Activity = Using the listing below, copy exactly the lines from the one containing "[run 2: critical path, cell delays in order]" to the one containing "Note: power is", both lines included, and no others.

Study material =
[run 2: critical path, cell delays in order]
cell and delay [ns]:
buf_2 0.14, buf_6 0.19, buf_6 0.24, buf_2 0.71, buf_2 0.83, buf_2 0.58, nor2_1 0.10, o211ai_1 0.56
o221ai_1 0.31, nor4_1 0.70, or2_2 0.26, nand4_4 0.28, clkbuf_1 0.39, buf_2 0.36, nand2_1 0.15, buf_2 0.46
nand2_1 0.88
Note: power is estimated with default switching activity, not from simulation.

* * *

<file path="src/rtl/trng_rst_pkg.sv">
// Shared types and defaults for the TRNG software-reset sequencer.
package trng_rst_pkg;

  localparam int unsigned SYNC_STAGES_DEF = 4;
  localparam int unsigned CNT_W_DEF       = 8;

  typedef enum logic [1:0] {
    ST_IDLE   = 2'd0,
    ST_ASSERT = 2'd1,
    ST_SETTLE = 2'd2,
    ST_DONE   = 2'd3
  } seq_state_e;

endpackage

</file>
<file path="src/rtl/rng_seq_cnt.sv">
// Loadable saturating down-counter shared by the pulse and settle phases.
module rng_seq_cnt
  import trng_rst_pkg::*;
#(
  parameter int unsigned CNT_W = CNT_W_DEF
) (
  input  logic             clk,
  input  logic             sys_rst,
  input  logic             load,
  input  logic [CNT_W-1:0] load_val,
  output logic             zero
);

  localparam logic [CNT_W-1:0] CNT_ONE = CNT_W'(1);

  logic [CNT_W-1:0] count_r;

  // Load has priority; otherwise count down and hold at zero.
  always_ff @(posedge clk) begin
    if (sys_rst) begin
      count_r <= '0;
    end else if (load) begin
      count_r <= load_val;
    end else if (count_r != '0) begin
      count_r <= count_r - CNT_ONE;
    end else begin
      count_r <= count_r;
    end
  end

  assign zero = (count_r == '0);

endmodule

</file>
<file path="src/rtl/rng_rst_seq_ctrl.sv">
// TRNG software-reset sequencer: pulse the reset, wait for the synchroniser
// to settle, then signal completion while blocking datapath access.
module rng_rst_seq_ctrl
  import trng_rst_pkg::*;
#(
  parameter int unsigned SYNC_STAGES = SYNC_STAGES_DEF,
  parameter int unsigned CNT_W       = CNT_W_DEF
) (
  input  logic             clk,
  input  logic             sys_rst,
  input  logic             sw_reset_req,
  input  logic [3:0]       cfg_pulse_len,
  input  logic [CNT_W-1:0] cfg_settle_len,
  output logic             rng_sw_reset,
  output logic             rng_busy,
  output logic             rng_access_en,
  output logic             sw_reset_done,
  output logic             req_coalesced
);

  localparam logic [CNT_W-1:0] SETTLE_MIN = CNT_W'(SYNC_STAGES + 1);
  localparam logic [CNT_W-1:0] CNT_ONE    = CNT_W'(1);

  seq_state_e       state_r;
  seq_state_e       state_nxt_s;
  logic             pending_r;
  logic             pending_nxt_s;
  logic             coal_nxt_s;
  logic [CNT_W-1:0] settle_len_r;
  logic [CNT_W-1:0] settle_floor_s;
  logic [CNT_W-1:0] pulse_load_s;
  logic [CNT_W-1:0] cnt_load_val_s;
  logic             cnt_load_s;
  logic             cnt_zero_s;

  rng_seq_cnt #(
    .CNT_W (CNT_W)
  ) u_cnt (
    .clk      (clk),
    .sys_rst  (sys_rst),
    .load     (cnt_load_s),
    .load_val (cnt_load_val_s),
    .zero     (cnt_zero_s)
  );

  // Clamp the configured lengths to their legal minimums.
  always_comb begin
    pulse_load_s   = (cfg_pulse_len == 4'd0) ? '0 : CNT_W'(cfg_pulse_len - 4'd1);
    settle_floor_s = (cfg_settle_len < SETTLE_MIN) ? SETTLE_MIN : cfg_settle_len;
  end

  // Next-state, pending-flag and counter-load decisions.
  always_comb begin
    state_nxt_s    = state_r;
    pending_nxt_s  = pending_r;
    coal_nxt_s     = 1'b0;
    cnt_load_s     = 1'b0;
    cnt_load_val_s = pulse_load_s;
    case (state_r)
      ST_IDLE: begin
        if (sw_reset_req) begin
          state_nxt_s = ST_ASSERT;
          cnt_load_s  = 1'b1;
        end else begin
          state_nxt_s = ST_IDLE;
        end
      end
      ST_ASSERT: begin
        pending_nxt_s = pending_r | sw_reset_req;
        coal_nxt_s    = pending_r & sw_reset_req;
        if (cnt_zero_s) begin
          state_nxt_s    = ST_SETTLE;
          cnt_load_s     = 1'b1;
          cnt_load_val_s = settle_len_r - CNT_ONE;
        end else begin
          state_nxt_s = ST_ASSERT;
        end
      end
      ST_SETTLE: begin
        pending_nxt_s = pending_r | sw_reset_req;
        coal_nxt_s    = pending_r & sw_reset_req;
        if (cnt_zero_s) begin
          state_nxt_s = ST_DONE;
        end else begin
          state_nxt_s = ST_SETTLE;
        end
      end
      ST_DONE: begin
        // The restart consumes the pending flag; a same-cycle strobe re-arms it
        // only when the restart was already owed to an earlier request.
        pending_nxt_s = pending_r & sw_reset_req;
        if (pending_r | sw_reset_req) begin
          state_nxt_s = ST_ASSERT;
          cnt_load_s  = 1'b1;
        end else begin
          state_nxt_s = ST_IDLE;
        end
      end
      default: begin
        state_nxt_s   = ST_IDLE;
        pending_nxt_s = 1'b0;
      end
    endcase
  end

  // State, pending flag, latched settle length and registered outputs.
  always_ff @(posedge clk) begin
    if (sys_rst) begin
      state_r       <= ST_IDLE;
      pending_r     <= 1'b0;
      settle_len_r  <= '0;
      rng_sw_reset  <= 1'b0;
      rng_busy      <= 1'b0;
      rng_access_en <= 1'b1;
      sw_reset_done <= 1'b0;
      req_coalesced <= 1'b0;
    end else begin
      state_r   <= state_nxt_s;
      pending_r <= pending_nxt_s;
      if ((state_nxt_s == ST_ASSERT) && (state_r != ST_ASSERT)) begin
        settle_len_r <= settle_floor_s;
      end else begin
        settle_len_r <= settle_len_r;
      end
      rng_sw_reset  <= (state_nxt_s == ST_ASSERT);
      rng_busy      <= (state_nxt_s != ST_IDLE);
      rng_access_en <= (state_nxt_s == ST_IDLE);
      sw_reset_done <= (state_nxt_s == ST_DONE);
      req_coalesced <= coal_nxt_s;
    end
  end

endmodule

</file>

Written solution =
[run 2: critical path, cell delays in order]
cell and delay [ns]:
buf_2 0.14, buf_6 0.19, buf_6 0.24, buf_2 0.71, buf_2 0.83, buf_2 0.58, nor2_1 0.10, o211ai_1 0.56
o221ai_1 0.31, nor4_1 0.70, or2_2 0.26, nand4_4 0.28, clkbuf_1 0.39, buf_2 0.36, nand2_1 0.15, buf_2 0.46
nand2_1 0.88
Note: power is estimated with default switching activity, not from simulation.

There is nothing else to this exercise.